Tuesday, May 26, 2009

The Curse of MFA Writing

The story so far: the journalism-school bound me has a furious case of envy over my alumni writing group colleague who is MFA-bound (with an even better scholarship than mine). I am now agonized by the feeling that I should be following my real passion and getting an MFA instead.

I've come upon two realizations by now.

First:
Yup, I would rather be getting an MFA. I want an MFA. I'd rather be writing novels than reporting. Reading stories and writing them is my passion and God-given gift. And now I feel like a putz who got off track, all because of my need to please my critical, practical Chinese father.

Second:
I then remembered something somewhat important - I quite dislike MFA writing. Literary magazines hold ZERO appeal to me. I find quite a bit of "literary fiction" to sound exactly the same, have the same cadence, and overuse the verb forms of "arc." I'm not a fan of "experimental" writing and after that requisite teenage phase of form over content, I am now a devotee of plot and story over David Foster Wallace theatrics. I hate David Foster Wallace's masturbation writing. I know, I don't think he has an MFA, but his writing exemplifies what I think pretentious people think is good.

And most of all, I hate short stories.

Just when I thought I reached my pinnacle of jealousy and regret over not getting an MFA, I followed a comment on the legendary MFA Blog to the blog of an MFA-bound gal whose writing bored me to vomiting. And I remembered why I liked the writing of my non-MFA friends and teachers much better.

Round 1
J-school: 0
MFA: -1

1 outraged readers respond:

Denis said...

DFW attended the University of Arizona, and as far as I know, Infinite Jest was his thesis, which none of his professors liked, at all. I haven't read it, but it is on my summer reading list. I feel like I can't talk shit on DFW (which I have previously done) without actually having read any of his work.

On MFA writing and "literary" fiction, I have to somewhat agree with you. I've been reading a lot of literary fiction lately, especially now that StorySouth has selected the nominees for its Million Writers Award, which you can find here: http://www.storysouth.com/millionwriters/2009vote.html

The problem with those stories, it seems to me, is that with the exception of maybe one, they are utterly boring.

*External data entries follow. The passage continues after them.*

**config.mk**
```make
export PLATFORM = sky130hd
export DESIGN_NAME = link_tx_scheduler
export DESIGN_NICKNAME = d
export VERILOG_FILES = /design/src/rtl/link_pkg.sv /design/src/rtl/link_fifo.sv /design/src/rtl/link_tx_scheduler.sv
export SDC_FILE = /design/constraint.sdc
export NUM_CORES = 1
export LEC_CHECK = 0
export BUFFER_PORTS_ARGS = -buffer_cell sky130_fd_sc_hd__buf_4
export CAP_MARGIN = 0
export CORE_UTILIZATION = 63
export CTS_CLUSTER_DIAMETER = 50
export DETAILED_ROUTE_END_ITERATION = 10
export GPL_TIMING_DRIVEN = 0
export PLACE_DENSITY = 0.86
export SLEW_MARGIN = 25
export SYNTH_ARGS = -nofsm -noshare
export SYNTH_HDL_FRONTEND = slang
export SYNTH_SLANG_ARGS = --single-unit
```
**constraint.sdc**
```tcl
create_clock -name clk -period 6.2 [get_ports clk]
set_input_delay 1.24 -clock clk [delete_from_list [all_inputs] [get_ports clk]]
set_output_delay 1.24 -clock clk [all_outputs]
set_load 0.03 [all_outputs]
```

I agree with you that I have friends who just graduated from Cal, and who were in writing workshops with me, who produce better work on a weekly basis.

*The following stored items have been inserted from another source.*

## config.mk

```make
export PLATFORM = sky130hd
export DESIGN_NAME = pet_figure_sequencer_flat
export DESIGN_NICKNAME = d
export VERILOG_FILES = /design/src/rtl/pet_figure_sequencer_if.sv /design/src/rtl/pet_figure_sequencer.sv /design/src/flat_wrapper.sv
export SDC_FILE = /design/constraint.sdc
export NUM_CORES = 1
export LEC_CHECK = 0
export CAP_MARGIN = 15
export CORE_ASPECT_RATIO = 0.9
export CORE_MARGIN = 5
export CORE_UTILIZATION = 40
export DETAILED_ROUTE_END_ITERATION = 8
export HOLD_SLACK_MARGIN = 0.06
export SLEW_MARGIN = 20
export SYNTH_ARGS = -nofsm -noshare
export SYNTH_HDL_FRONTEND = slang
export SYNTH_SLANG_ARGS = --single-unit
```

## constraint.sdc

```tcl
create_clock -name clk -period 2.4 [get_ports clk]
set_input_delay 0.48 -clock clk [delete_from_list [all_inputs] [get_ports clk]]
set_output_delay 0.48 -clock clk [all_outputs]
set_load 0.1 [all_outputs]
```

## src/rtl/pet_figure_sequencer_if.sv

```systemverilog
// Handshake bundle between the pet state logic, the figure sequencer and the LCD figure driver.
interface pet_figure_sequencer_if;
  logic [2:0] lvl_energia;
  logic [2:0] lvl_diversion;
  logic [2:0] lvl_alimento;
  logic [2:0] lvl_salud;
  logic       lcd_busy;
  logic [3:0] select_figures;
  logic       figure_valid;
  logic       critical;

  modport master (
    output lvl_energia, lvl_diversion, lvl_alimento, lvl_salud, lcd_busy,
    input  select_figures, figure_valid, critical
  );

  modport slave (
    input  lvl_energia, lvl_diversion, lvl_alimento, lvl_salud, lcd_busy,
    output select_figures, figure_valid, critical
  );
endinterface

```

## src/rtl/pet_figure_sequencer.sv

```systemverilog
// Picks the face and rotating indicator shown on the LCD and publishes changes when the LCD is idle.
// Optional: define SEQ_ALERT_PRIORITY_EN to make critical indicators preempt and restrict the rotation.
module pet_figure_sequencer #(
  parameter int unsigned DWELL_CYCLES = 50_000_000,
  parameter logic [2:0]  LOW_TH       = 3'd1,
  parameter logic [2:0]  HIGH_TH      = 3'd4,
  parameter logic [2:0]  MAX_LEVEL    = 3'd5
) (
  input  logic                   clk,
  input  logic                   reset,
  pet_figure_sequencer_if.slave  bus
);

  localparam int unsigned         CNT_W    = (DWELL_CYCLES > 1) ? $clog2(DWELL_CYCLES) : 1;
  localparam logic [CNT_W-1:0]    CNT_LAST = CNT_W'(DWELL_CYCLES - 1);
  localparam logic [1:0]          FACE_FELIZ  = 2'b00;
  localparam logic [1:0]          FACE_TRISTE = 2'b01;
  localparam logic [1:0]          FACE_NEUTRO = 2'b10;
  localparam logic [3:0]          SEL_RESET   = {FACE_NEUTRO, 2'b00};

  typedef enum logic [1:0] {
    S_HOLD = 2'd0,
    S_PICK = 2'd1,
    S_WAIT = 2'd2,
    S_PUB  = 2'd3
  } state_t;

  function automatic logic [2:0] sat_level(input logic [2:0] lvl);
    return (lvl > MAX_LEVEL) ? MAX_LEVEL : lvl;
  endfunction

  state_t           r_state;
  state_t           w_state_nxt;
  logic [CNT_W-1:0] r_cnt;
  logic [CNT_W-1:0] w_cnt_nxt;
  logic [3:0]       r_sel;
  logic [3:0]       w_sel_nxt;
  logic             r_valid;
  logic             w_valid_nxt;
  logic [1:0]       r_pend_idx;
  logic [1:0]       w_pend_nxt;
  logic             r_crit;
  logic [1:0]       w_pick_idx;
  logic [2:0]       w_sat [4];
  logic [3:0]       w_crit_mask;
  logic             w_all_high;
  logic [1:0]       w_face;

  // Saturate the sampled levels and classify them into a face.
  always_comb begin
    w_sat[0]    = sat_level(bus.lvl_energia);
    w_sat[1]    = sat_level(bus.lvl_diversion);
    w_sat[2]    = sat_level(bus.lvl_alimento);
    w_sat[3]    = sat_level(bus.lvl_salud);
    w_crit_mask = 4'b0000;
    w_all_high  = 1'b1;
    for (int i = 0; i < 4; i++) begin
      w_crit_mask[i] = (w_sat[i] <= LOW_TH);
      if (w_sat[i] < HIGH_TH) begin
        w_all_high = 1'b0;
      end
    end
    if (|w_crit_mask) begin
      w_face = FACE_TRISTE;
    end else if (w_all_high) begin
      w_face = FACE_FELIZ;
    end else begin
      w_face = FACE_NEUTRO;
    end
  end

`ifdef SEQ_ALERT_PRIORITY_EN
  logic [3:0] r_crit_mask;
  logic       r_jump;
  logic       w_jump_nxt;
  logic       w_crit_rise;

  // First set bit of mask at or after start, wrapping; falls back to start when mask is empty.
  function automatic logic [1:0] next_in_mask(input logic [3:0] mask, input logic [1:0] start);
    logic [1:0] idx;
    logic [1:0] cand;
    logic       found;
    idx   = start;
    found = 1'b0;
    for (int k = 0; k < 4; k++) begin
      cand = start + 2'(k);
      if (!found && mask[cand]) begin
        idx   = cand;
        found = 1'b1;
      end
    end
    return idx;
  endfunction

  assign w_crit_rise = (|w_crit_mask) & ~r_crit;
  assign w_pick_idx  = r_jump ? next_in_mask(r_crit_mask, 2'd0)
                              : next_in_mask(r_crit_mask, r_sel[1:0] + 2'd1);
`else
  assign w_pick_idx  = r_sel[1:0] + 2'd1;
`endif

  // Next-state and next-register logic.
  always_comb begin
    w_state_nxt = r_state;
    w_cnt_nxt   = r_cnt;
    w_sel_nxt   = r_sel;
    w_valid_nxt = 1'b0;
    w_pend_nxt  = r_pend_idx;
`ifdef SEQ_ALERT_PRIORITY_EN
    w_jump_nxt  = r_jump;
`endif
    case (r_state)
      S_HOLD: begin
        if (r_cnt == CNT_LAST) begin
          w_cnt_nxt   = '0;
          w_state_nxt = S_PICK;
        end else begin
          w_cnt_nxt   = r_cnt + CNT_W'(1);
        end
`ifdef SEQ_ALERT_PRIORITY_EN
        if (w_crit_rise) begin
          w_cnt_nxt   = '0;
          w_state_nxt = S_PICK;
          w_jump_nxt  = 1'b1;
        end
`endif
      end
      S_PICK: begin
        w_pend_nxt = w_pick_idx;
`ifdef SEQ_ALERT_PRIORITY_EN
        w_jump_nxt = 1'b0;
`endif
        if ({w_face, w_pick_idx} == r_sel) begin
          w_state_nxt = S_HOLD;
        end else begin
          w_state_nxt = S_WAIT;
        end
      end
      S_WAIT: begin
        // Face is taken from the levels seen as the LCD frees up, not when the dwell expired.
        if (!bus.lcd_busy) begin
          w_state_nxt = S_PUB;
          w_sel_nxt   = {w_face, r_pend_idx};
          w_valid_nxt = 1'b1;
        end
      end
      S_PUB: begin
        w_cnt_nxt   = '0;
        w_state_nxt = S_HOLD;
      end
      default: begin
        w_state_nxt = S_HOLD;
      end
    endcase
  end

  always_ff @(posedge clk or negedge reset) begin
    if (!reset) begin
      r_state <= S_HOLD;
    end else begin
      r_state <= w_state_nxt;
    end
  end

  always_ff @(posedge clk or negedge reset) begin
    if (!reset) begin
      r_cnt       <= '0;
      r_sel       <= SEL_RESET;
      r_valid     <= 1'b0;
      r_pend_idx  <= 2'b00;
      r_crit      <= 1'b0;
`ifdef SEQ_ALERT_PRIORITY_EN
      r_crit_mask <= 4'b0000;
      r_jump      <= 1'b0;
`endif
    end else begin
      r_cnt       <= w_cnt_nxt;
      r_sel       <= w_sel_nxt;
      r_valid     <= w_valid_nxt;
      r_pend_idx  <= w_pend_nxt;
      r_crit      <= |w_crit_mask;
`ifdef SEQ_ALERT_PRIORITY_EN
      r_crit_mask <= w_crit_mask;
      r_jump      <= w_jump_nxt;
`endif
    end
  end

  assign bus.select_figures = r_sel;
  assign bus.figure_valid   = r_valid;
  assign bus.critical       = r_crit;

endmodule

```

## src/flat_wrapper.sv

```systemverilog
// flat-port wrapper written by rule: the top's interface ports become plain ports
module pet_figure_sequencer_flat 
#(
  parameter int unsigned DWELL_CYCLES = 50_000_000,
  parameter logic [2:0]  LOW_TH       = 3'd1,
  parameter logic [2:0]  HIGH_TH      = 3'd4,
  parameter logic [2:0]  MAX_LEVEL    = 3'd5
)
  (clk, reset, bus_lvl_energia, bus_lvl_diversion, bus_lvl_alimento, bus_lvl_salud, bus_lcd_busy, bus_select_figures, bus_figure_valid, bus_critical);
  pet_figure_sequencer_if bus_i ();
  input  logic clk;
  input  logic reset;
  input wire logic [$bits(bus_i.lvl_energia)-1:0] bus_lvl_energia;
  input wire logic [$bits(bus_i.lvl_diversion)-1:0] bus_lvl_diversion;
  input wire logic [$bits(bus_i.lvl_alimento)-1:0] bus_lvl_alimento;
  input wire logic [$bits(bus_i.lvl_salud)-1:0] bus_lvl_salud;
  input wire logic [$bits(bus_i.lcd_busy)-1:0] bus_lcd_busy;
  output wire logic [$bits(bus_i.select_figures)-1:0] bus_select_figures;
  output wire logic [$bits(bus_i.figure_valid)-1:0] bus_figure_valid;
  output wire logic [$bits(bus_i.critical)-1:0] bus_critical;
  assign bus_i.lvl_energia = bus_lvl_energia;
  assign bus_i.lvl_diversion = bus_lvl_diversion;
  assign bus_i.lvl_alimento = bus_lvl_alimento;
  assign bus_i.lvl_salud = bus_lvl_salud;
  assign bus_i.lcd_busy = bus_lcd_busy;
  assign bus_select_figures = bus_i.select_figures;
  assign bus_figure_valid = bus_i.figure_valid;
  assign bus_critical = bus_i.critical;
  pet_figure_sequencer #(.DWELL_CYCLES(DWELL_CYCLES), .LOW_TH(LOW_TH), .HIGH_TH(HIGH_TH), .MAX_LEVEL(MAX_LEVEL)) u_core (.clk(clk), .reset(reset), .bus(bus_i));
endmodule
```

Word-level counts from Yosys, hierarchy flattened --
Index checks and enable logic that the tools add are counted.
Word-level totals: logic and storage cells 51, bits in registers 36, bits of input ports 15
Cells by class: equality and inequality tests 7, reductions and logical operators 5, $lt $le $gt $ge 12, $add $sub $neg 2, multiplexer cells 18, bitwise logic cells 1
Operators by type and width (number):
- one-hot mux 26 bit (2 select lines) | 1
- adder 26 x 1 -> 26 bit (second input constant) | 1
- equality test 26 bit (second input constant) | 1
- two-way mux 26 bit | 1
- > comparator 3 bit (second input constant) | 4
- less-or-equal comparator 3 x 1 -> 1 bit (second input constant) | 4
- less-than comparator 3 bit (second input constant) | 4
- two-way mux 3 bit | 4
- two-way mux 2 bit | 5
- one-hot mux 2 bit (4 select lines) | 1
- two-way mux 1 bit | 6
- equality test 2 bit (second input constant) | 2
- equality test 4 bit | 1
- AND reduction 2 bit | 2
- OR reduction 4 bit | 1
- adder 2 x 1 -> 2 bit (second input constant) | 1
- equality test 2 x 1 -> 1 bit (second input constant) | 1
- zero test 2 bit | 1
- inequality test 2 x 1 -> 1 bit (second input constant) | 1
- inequality test 2 bit (second input constant) | 1
- nonzero test 2 bit | 1
- inverter 1 bit | 1

Depth between registers and ports, before layout --
depth after elaboration 12, gate-level depth with buffers 7, depth with buffers taken out 6

Worst setup path before layout --
OpenSTA, ideal clock, no wires.
path type reg-to-reg, start register u_core.r_state[0], end register u_core.r_cnt[23], path slack 0.397 ns, stages on the path, launching flop included 8, arrival 1.921 ns, period minus slack after synthesis 2.003 ns, library setup time 0.082 ns, buffers on the path 1, cell sequence dfrtp_1 > inv_1 > ha_1 > and4b_1 > buf_6 > nand4_4 > or4_1 > a22oi_2
On the way: word-level cells in the longest chain between the ends 2
RTL lines:
- from (decl) | line pet_figure_sequencer.sv:32 | state_t r_state;
- from (signal assigned) | line pet_figure_sequencer.sv:161 | r_state <= w_state_nxt;
- equality test 2 bit / zero test 2 bit (equally long branches) | line pet_figure_sequencer.sv:112 | case (r_state)
- one-hot mux 26 bit (2 select lines) / nonzero test 2 bit (equally long branches)
- to (signal assigned) | line pet_figure_sequencer.sv:177 | r_cnt <= w_cnt_nxt;
- to (decl) | line pet_figure_sequencer.sv:34 | logic [CNT_W-1:0] r_cnt;
Several ways; a longest one is shown, not always the timed one. A chain may end at the register's enable or synchronous reset.

Worst setup path in the final report --
start register u_core.r_state[0], end register u_core.r_cnt[25]
The elaborated chain is that of the path after synthesis.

At the same time, why are you pursuing journalism if you want to do an MFA? Not all MFA programs churn out useless/boring/pretentious writers. For me especially, John Irving (Iowa alum) and Michael Chabon (Irvine alum) come to mind as really strong writers who went to top MFA programs.

Umm, you don't like short stories? Are you kidding? I would humbly suggest Tobias Wolff's "Bullet in the Brain" as one of the best short stories I have ever read, along with Jhumpa Lahiri's "A Temporary Matter."

There's absolutely no doubt that some MFA students will turn out boring work, but does that mean you will as well? I'd say you should have a little more faith in yourself.